Tag Archives: NMJ

/** */

Condition Green

As many of you might already know, I was the late-stage PALS mentioned in the recent Genervon press release. I got interested in this drug some time ago, did some research on it and wrote a blog post about it. I had contacted the company, Genervon, to get information for my post. Thereafter, a dialogue was maintained regarding clinical trial status and future development plans. Being that I am a late stage PALS and still extremely active in awareness, advocacy, and science, they agreed to my request for compassionate use. It was another 9 months going through the process of authorization (mostly because my local hospital had never done anything like this before and together we created a new protocol).

During that time the Phase 2A results came out and I was given access to some of the data. Those, combined with my own experience, gave me the satisfaction that this drug was safe and quite likely effective. I share the concerns about trial size, but like all PALS am concerned for the time required to go through the usual phases of clinical trials. The clinical trial program actually has four parts:

  • Phase 1 – single dose usually in healthy subjects for gauging safety
  • Phase 2 – use in actual patients looking at safety and initial efficacy
  • Phase 3 – larger patient population with different doses, efficacy and SAEs
  • Phase 4 – market surveillance for adverse events

Not only does it take time to fully enroll and execute a large clinical trial but it takes even more time to secure the funding necessary to begin each phase. This is especially true in this current era of venture capital avoiding biotech investment.
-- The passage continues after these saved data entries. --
===== src/rtl/eight_bit_search_ctrl_if.sv =====
`default_nettype none
// ============================================================================
// Module   : eight_bit_search_ctrl_if
// Brief    : Start/flag/result bundle between the search controller and the
//            magnitude comparator it drives.
// Revision : 1.0
// ============================================================================
interface eight_bit_search_ctrl_if #(
   parameter int WIDTH = 8
);
   logic             start;
   logic             less;
   logic             equal;
   logic             greater;
   logic [WIDTH-1:0] guess;
   logic             busy;
   logic             done;
   logic             err;
   logic [WIDTH-1:0] found;
   logic [3:0]       steps;

   modport master (
      input  start, less, equal, greater,
      output guess, busy, done, err, found, steps
   );

   modport slave (
      output start, less, equal, greater,
      input  guess, busy, done, err, found, steps
   );
endinterface
`default_nettype wire


===== src/rtl/eight_bit_search_ctrl.sv =====
`default_nettype none
// ============================================================================
// Module   : eight_bit_search_ctrl
// Brief    : Binary-searches the comparator's A operand by driving guesses on
//            B and narrowing [lo, hi] from the returned flags.
// Revision : 1.0
// ============================================================================
module eight_bit_search_ctrl #(
   parameter int WIDTH = 8
) (
   input  logic                     clk,
   input  logic                     reset,
   eight_bit_search_ctrl_if.master  bus
);
   localparam logic [WIDTH-1:0] C_MAX   = {WIDTH{1'b1}};
   localparam logic [WIDTH-1:0] C_FIRST = {1'b0, {(WIDTH-1){1'b1}}};

   typedef enum logic [1:0] {
      S_IDLE   = 2'd0,
      S_SEARCH = 2'd1,
      S_DONE   = 2'd2
   } state_t;

   state_t           state_q, state_d;
   logic [WIDTH-1:0] lo_q, lo_d;
   logic [WIDTH-1:0] hi_q, hi_d;
   logic [WIDTH-1:0] guess_q, guess_d;
   logic [WIDTH-1:0] found_q, found_d;
   logic [3:0]       steps_q, steps_d;
   logic             err_q, err_d;

   logic [WIDTH-1:0] w_guess_dec;
   logic [WIDTH-1:0] w_guess_inc;
   logic             w_abort;

   // Only consumed when guess is known not to be at the matching boundary.
   assign w_guess_dec = guess_q - 1'b1;
   assign w_guess_inc = guess_q + 1'b1;

   always_comb begin
      state_d = state_q;
      lo_d    = lo_q;
      hi_d    = hi_q;
      guess_d = guess_q;
      found_d = found_q;
      steps_d = steps_q;
      err_d   = err_q;
      w_abort = 1'b0;

      case (state_q)
         S_IDLE, S_DONE: begin
            if (bus.start) begin
               state_d = S_SEARCH;
               lo_d    = '0;
               hi_d    = C_MAX;
               guess_d = C_FIRST;
               err_d   = 1'b0;
               steps_d = 4'd0;
            end
         end
         S_SEARCH: begin
            steps_d = (steps_q == 4'd15) ? steps_q : steps_q + 4'd1;
            if (!$onehot({bus.less, bus.equal, bus.greater})) begin
               w_abort = 1'b1;
            end else if (bus.equal) begin
               state_d = S_DONE;
               found_d = guess_q;
            end else if (bus.less) begin
               if (guess_q == '0 || lo_q > w_guess_dec) begin
                  w_abort = 1'b1;
               end else begin
                  hi_d    = w_guess_dec;
                  guess_d = WIDTH'(({1'b0, lo_q} + {1'b0, w_guess_dec}) >> 1);
               end
            end else begin
               if (guess_q == C_MAX || w_guess_inc > hi_q) begin
                  w_abort = 1'b1;
               end else begin
                  lo_d    = w_guess_inc;
                  guess_d = WIDTH'(({1'b0, w_guess_inc} + {1'b0, hi_q}) >> 1);
               end
            end
            if (w_abort) begin
               state_d = S_DONE;
               err_d   = 1'b1;
            end
         end
         default: state_d = S_IDLE;
      endcase
   end

   always_ff @(posedge clk) begin
      if (reset) begin
         state_q <= S_IDLE;
         lo_q    <= '0;
         hi_q    <= '0;
         guess_q <= '0;
         found_q <= '0;
         steps_q <= 4'd0;
         err_q   <= 1'b0;
      end else begin
         state_q <= state_d;
         lo_q    <= lo_d;
         hi_q    <= hi_d;
         guess_q <= guess_d;
         found_q <= found_d;
         steps_q <= steps_d;
         err_q   <= err_d;
      end
   end

   assign bus.guess = guess_q;
   assign bus.busy  = (state_q == S_SEARCH);
   assign bus.done  = (state_q == S_DONE);
   assign bus.err   = err_q;
   assign bus.found = found_q;
   assign bus.steps = steps_q;
endmodule
`default_nettype wire


===== src/flat_wrapper.sv =====
// flat-port wrapper written by rule: the top's interface ports become plain ports
module eight_bit_search_ctrl_flat 
#(
   parameter int WIDTH = 8
)
  (clk, reset, bus_start, bus_less, bus_equal, bus_greater, bus_guess, bus_busy, bus_done, bus_err, bus_found, bus_steps);
  eight_bit_search_ctrl_if #(.WIDTH(WIDTH)) bus_i ();
  input  logic clk;
  input  logic reset;
  input wire logic [$bits(bus_i.start)-1:0] bus_start;
  input wire logic [$bits(bus_i.less)-1:0] bus_less;
  input wire logic [$bits(bus_i.equal)-1:0] bus_equal;
  input wire logic [$bits(bus_i.greater)-1:0] bus_greater;
  output wire logic [$bits(bus_i.guess)-1:0] bus_guess;
  output wire logic [$bits(bus_i.busy)-1:0] bus_busy;
  output wire logic [$bits(bus_i.done)-1:0] bus_done;
  output wire logic [$bits(bus_i.err)-1:0] bus_err;
  output wire logic [$bits(bus_i.found)-1:0] bus_found;
  output wire logic [$bits(bus_i.steps)-1:0] bus_steps;
  assign bus_i.start = bus_start;
  assign bus_i.less = bus_less;
  assign bus_i.equal = bus_equal;
  assign bus_i.greater = bus_greater;
  assign bus_guess = bus_i.guess;
  assign bus_busy = bus_i.busy;
  assign bus_done = bus_i.done;
  assign bus_err = bus_i.err;
  assign bus_found = bus_i.found;
  assign bus_steps = bus_i.steps;
  eight_bit_search_ctrl #(.WIDTH(WIDTH)) u_core (.clk(clk), .reset(reset), .bus(bus_i));
endmodule

===== config.mk =====
export PLATFORM = sky130hd
export DESIGN_NAME = eight_bit_search_ctrl_flat
export DESIGN_NICKNAME = d
export VERILOG_FILES = /design/src/rtl/eight_bit_search_ctrl_if.sv /design/src/rtl/eight_bit_search_ctrl.sv /design/src/flat_wrapper.sv
export SDC_FILE = /design/constraint.sdc
export NUM_CORES = 1
export LEC_CHECK = 0
export ABC_AREA = 1
export ABC_CLOCK_PERIOD_IN_PS = 2330
export BUFFER_PORTS_ARGS = -buffer_cell sky130_fd_sc_hd__buf_2
export CORE_AREA = 4 4 106 68
export DETAILED_ROUTE_END_ITERATION = 10
export DIE_AREA = 0 0 110 72
export PLACE_DENSITY = 0.7
export SYNTH_ARGS = -nofsm -noshare
export SYNTH_HDL_FRONTEND = slang
export SYNTH_SLANG_ARGS = --single-unit

===== constraint.sdc =====
create_clock -name clk -period 2.33 [get_ports clk]
set_input_delay 0.1165 -clock clk [delete_from_list [all_inputs] [get_ports clk]]
set_output_delay 0.1165 -clock clk [all_outputs]
set_load 0.005 [all_outputs]

# After elaboration in Yosys (flattened, before gate mapping)
# Cells that the tools add are included.
# totals
ff_bits	39
latch_bits	0
mem_bits_rw	0
mem_bits_ro	0
inputBits	6
out_inout_bits	23
elab_cells	83
n_memories	0
# op_classes
add_sub_neg	7
n_mul	0
div_mod_pow	0
magnitude_cmp	2
n_eq_ne	18
shifts	0
muxes	36
bitwise_logic	0
reduce_logical	13
# op_table
operator	count
$mux W8	16
$pmux W8 S2	3
$add A8 B8 Y9	2
$reduce_and A6 Y1	3
$gt A8 B8 Y1	2
$ne A2 B2 Y1 const B	7
$reduce_and A3 Y1	4
$add A8 B1 Y8 const B	1
$eq A8 B8 Y1 const B	1
$logic_not A8 Y1	1
$mux W1	8
$mux W2	4
$mux W4	2
$pmux W4 S2	1
$sub A8 B1 Y8 const B	1
$ne A3 B3 Y1 const B	2
$add A4 B1 Y4 const B	1
$eq A2 B1 Y1 const B	2
$eq A4 B4 Y1 const B	1
$ne A2 B1 Y1 const B	2
$pmux W2 S2	1
$ne A3 B1 Y1 const B	1
$ne A3 B2 Y1 const B	1
$add A1 B1 Y2	1
other kinds (7)	8

# Logic depth before layout (Yosys ltp)
# depth
word_depth	10
mapped_depth	20

# Least setup slack after synthesis
# OpenSTA, ideal clock, no wires.
# synth_timing
path_kind	register -> register
start	reg u_core.guess_q[2] (netlist: u_core.bus.guess[2])
end	reg u_core.guess_q[6] (netlist: u_core.bus.guess[6])
arrival_time_ps	2543
slack_ps	-279
stages_incl_launch_ff	20
period_less_slack_ps	2609
cell_sequence	dfxtp_1 > buf_6 > inv_2 > nor3_2 > nand3_1 > nor3_1 > xor2_1 > inv_1 > ha_1 > nand2_1 > nor3_2 > o21ai_1 > nand2_1 > nand2_1 > nand3_2 > inv_2 > a21oi_4 > buf_6 > nand3_2 > a21oi_2
# synth_between
elab_chain_cells	7
# synth_lines
item	line	text
from (decl)	eight_bit_search_ctrl.sv:27	logic [WIDTH-1:0] guess_q, guess_d;
from (signal assigned)	eight_bit_search_ctrl.sv:105	guess_q <= guess_d;
$add A8 B1 Y8 / $sub A8 B1 Y8 (equally long branches)	eight_bit_search_ctrl.sv:38, eight_bit_search_ctrl.sv:37	
$add A8 B8 Y9, on equally long branches	eight_bit_search_ctrl.sv:80, eight_bit_search_ctrl.sv:73	
$mux W8, on equally long branches	eight_bit_search_ctrl.sv:76, eight_bit_search_ctrl.sv:69	
$mux W8	eight_bit_search_ctrl.sv:68	end else if (bus.less) begin
$mux W8	eight_bit_search_ctrl.sv:65	end else if (bus.equal) begin
$mux W8	eight_bit_search_ctrl.sv:63	if (!$onehot({bus.less, bus.equal, bus.greater})) begin
$pmux W8 S2	eight_bit_search_ctrl.sv:50	case (state_q)
# Several ways; a longest one is shown, not always the timed one. The select of a mux whose other input is x is not followed.
# A chain may end at the register's enable or synchronous reset.

# Worst setup path in the final report
# layout_timing
start	reg u_core.guess_q[1] (netlist: u_core.bus.guess[1])
end	reg u_core.lo_q[7]
# layout_between
elab_chain_cells	6
# layout_lines
item	line	text
parallel branches: the longest is 6 deep, another holds $add A8 B1 Y8	-	
to (signal assigned)	eight_bit_search_ctrl.sv:103	lo_q <= lo_d;
to (decl)	eight_bit_search_ctrl.sv:25	logic [WIDTH-1:0] lo_q, lo_d;
# Parallel ways; which one is timed is not known. The select of a mux whose other input is x is not followed.

==> summary.md <==
| Metric | Value |
|---|---|
| Status | finished, violations left |
| Failing checks | setup timing |
| Reg power frac | 28.8% |
| Min Tclk post-route | ~2.8 ns |
| Number of routed nets with antenna violations | 0 |
| Dominant cell by count in the synthesized netlist | nor2_1 |
| DR pass1 iterations | 4 |
| Design Area, Final | 4230 um2 |
| Mapped Area | 3020 um2 |
| Worst slack, placed | -0.549 ns |
| IO Count | 29 |
| Startpoint Class | register |
| Critical path fanouts, max | 8 |
| Worst Tran Pin Value | between 0.4 and 0.5 ns |
| Peak supply drop | 0.000524 V |
| Post-synth EDFFs | 0 |
| Fill cell count | roughly 540 |
| Sequential fraction of the synthesis area | 25.8% |
| Sw Pwr | between 1 and 1.5 mW |
| Die span in y | a little over 70 um |
| Final setup margin | -0.487 ns |
| Largest net degree at the start of global routing | 33 |
| Post-Synth XOR/XNOR Area | 2.90% |
| Area growth syn-to-layout | 39.8% |
| Via count | 3,300 |
| Worst skew pair latency | 0.32 ns |
| Final setup violation count | 27 |
| Fin crit share | 121% |
| DP Area | roughly 4000 um2 |
| Post-Synth Adder-Cell Area | 15.6% |
| RSZ-0062 raised after global routing | yes |
| Wirelength per Cell | between 10 and 15 um |
| Compound-cell area share of the yosys netlist | 17.3% |
| Syn Inst Count | 438 |
| Overflow left after global routing | 0 |
| Comb pwr share | 48.8% |
| Leakage | 2.13 nW |
| Netlist cell types | just over 40 |
| Share of total power in the clock network | 22.4% |
| Sw frac | 39.0% |
| Core ar. | 6360 um2 |
| Largest family of logic cells by synthesized area | simple AND/OR/NAND/NOR gates |
| Die Span X | 110 um |
| GPL Wtd Cong | 0.908 |
| Max transition margin | between 60% and 70% |
| Highest clock rate | 0.355 GHz |
| Setup TNS | -10.68 ns |
| Post-synth top cells | 63 x nor2_1, 62 x nand2_1, 52 x inv_1 |
| CTS Buf Count | 5 |
| Initial core utilization | 47.6% |
| DR DRC count | 0 |
| Crit path DAT | 3.02 ns |
| Ys Warns | 0 |
| Root Driver | clkbuf_8 |
| Hold Buf Count CTS | 0 |
| Util after Layout | 66.5% |
| First-pass GRT wire length | 14,800 um |
| Post-Synth Simple-Gate Area | 28.3% |
| Synth async-reset ratio | 0% |
| Clock slew at reported path FFs | 0.09 ns |
| Initial antenna violation count | 0 |
| Clk buf depth | 2 |
| Slew Limit Fails | 0 |
| Post-DR vias/cell | 5.18 |
| #FFs+latches synth | 39 |
| Synth top area share | 25.8% |
| TritonCTS Sinks | 39 |
| Syn nets | 480 |
| Hold crit path type | in2reg |
| Main synth FF type | dfxtp_1 |
| Clk_skew | 0.0138 ns |
| Final hold slack | 0.0284 ns |
| Max_cap viols | 0 |
| Internal power | 1.65 mW |
| Crit Path Class | reg2reg |
| CTS tree | yes |
| Number of diodes | 0 |
| Crit end category | register |
| Die ar. | a little under 8000 um2 |
| CP required | 2.53 ns |
| # port buffers | 28 |
| Global-route usage over all layers | between 20% and 30% |
| Mux contribution to synthesized area | 0% |
| HPWL after DPL | approximately 7200 um |
| Avg Cell Area, Syn | 6.90 um2 |
| Final Hold Vio Count | 0 |
| 1st-iter DRT viols | 208 |
| Final #Nets | between 500 and 600 |
| Main area contributors after synthesis | dfxtp_1 26%, ha_1 14%, nor2_1 7.8% |
| Leading area contributor after synthesis | dfxtp_1 |
| Num rows | 23 |
| Share of layout cells above drive strength 1 | 34.7% |
| Final wirelength | 9510 um |
| Pwr Density | around 640 nW/um2 |
| Vias in the first global route | 3,064 |
| Htree depth | 2 |
==> layout by cell type (no fill, tap or decap), drive strengths merged <==
cell type	netlist	layout
dfxtp	39	39
nor2	69	69
inv	62	62
o21ai	42	42
nand3	31	31
clkinv	0	2
xnor2	1	1
o21bai	1	1
o22ai	2	2
or2	2	2
nor4	1	1
a31oi	1	1
clkbuf	3	5
fa	3	3
bufinv	0	1
nor3b	2	2
xor2	9	9
o2111ai	1	1
a221oi	1	1
nand4	6	6
buf	9	116
ha	33	33
nor3	8	8
o21a	1	1
a211oi	2	2
a21oi	44	44
nand2	65	65
==> worst max-delay path, cell delays in order (launching register included) <==
cell	delay, ns
dfxtp_2	0.37
inv_4	0.05
nor3_4	0.21
nand3_2	0.14
nor3_2	0.17
xor2_1	0.21
inv_2	0.09
ha_4	0.29
nand2_4	0.06
nor3_4	0.13
o21ai_1	0.09
nand2_1	0.07
nand2_2	0.08
nand3_4	0.09
inv_2	0.05
a21oi_4	0.25
inv_4	0.12
o21ai_2	0.16
nor2_1	0.05
==> layer usage <==
metal	global-route usage, %	part of all wire [%]	vias up
li1	-	-	1656
met1	35.6	47	1511
met2	35.9	43	118
met3	4.89	7.9	15
met4	6.64	1.5	0
met5	0	0	-
==> kinds of logic (layout without fill, tap and decap cells) <==
logic type	after synthesis	after routing
compound gates	95	95
xor+xnor	10	10
buf+inv	74	186
flops	39	39
fa+ha+maj	36	36
simple gates	184	184
==> sequential cells by signal, indices dropped and copies added (netlist names) <==
| register | count |
|---|---|
| u_core.bus.err | 1 |
| u_core.bus.steps | 4 |
| u_core.hi_q | 8 |
| u_core.state_q | 2 |
| u_core.bus.found | 8 |
| u_core.bus.guess | 8 |
| u_core.lo_q | 8 |
==> final cells by class <==
cell class | count | area, um2 | share of cell area, %
multi-input combinational | 325 | 2170 | 51.4
timing repair buffer | 116 | 805 | 19.0
sequential | 39 | 787 | 18.6
inverter | 62 | 243 | 5.74
tap | 87 | 109 | 2.57
clock buffer | 5 | 68.8 | 1.63
clock inverter | 3 | 43.8 | 1.04
==> timing repair <==
item                       CTS  global route
pin swaps                    6             4
gates resized for setup     17            23
setup buffers                4             3
setup endpoints to repair   27            27
==> through the flow <==
stage	power (mW)	std cells
detailed placement	1.98	622
CTS	2.63	634
global route	2.87	637
finish	2.70	637
floorplan	1.44	438
global placement	1.95	622
==> worst paths after layout <==
check	from	endpoint	slack, ns	depth (start not counted)
max	u_core.bus.guess[1]	u_core.lo_q[7]	-0.49	18
min	reset	u_core.bus.guess[6]	0.03	2
max reg2reg	u_core.bus.guess[1]	u_core.lo_q[7]	-0.49	18
min reg2reg	u_core.bus.err	u_core.bus.err	0.45	2
==> power groups by stage <==
stage / clock network (mW) / registers [mW] / logic [mW]
floorplan: 0 / 0.777 / 0.659
global placement: 0 / 0.788 / 1.16
detailed placement: 0 / 0.790 / 1.19
CTS: 0.606 / 0.777 / 1.25
global route: 0.644 / 0.786 / 1.44
finish: 0.605 / 0.779 / 1.32
Note: power is estimated with default switching activity, not from simulation.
I have helped launch other initiatives to get PALS access to experimental treatments. It is critical that patients get more than one or perhaps two chances at early access to treatment while they are newly diagnosed. Drugs that are possibly effective must be made broadly available to patients who are facing otherwise-certain death. Based on the safety and the indication of efficacy in GM6 (mainly borne of my personal experience), I got behind the effort to seek what FDA calls Accelerated Approval so that many more PALS can try it and see where it takes us. Accelerated Approval requires full data surveillance for efficacy, not just serious adverse events (SAEs). The efficacy data determines whether final approval is made. Basically, Accelerated Approval is like a Phase 3 where patients/insurance pay for participation. I believe all PALS would gladly participate in such a program.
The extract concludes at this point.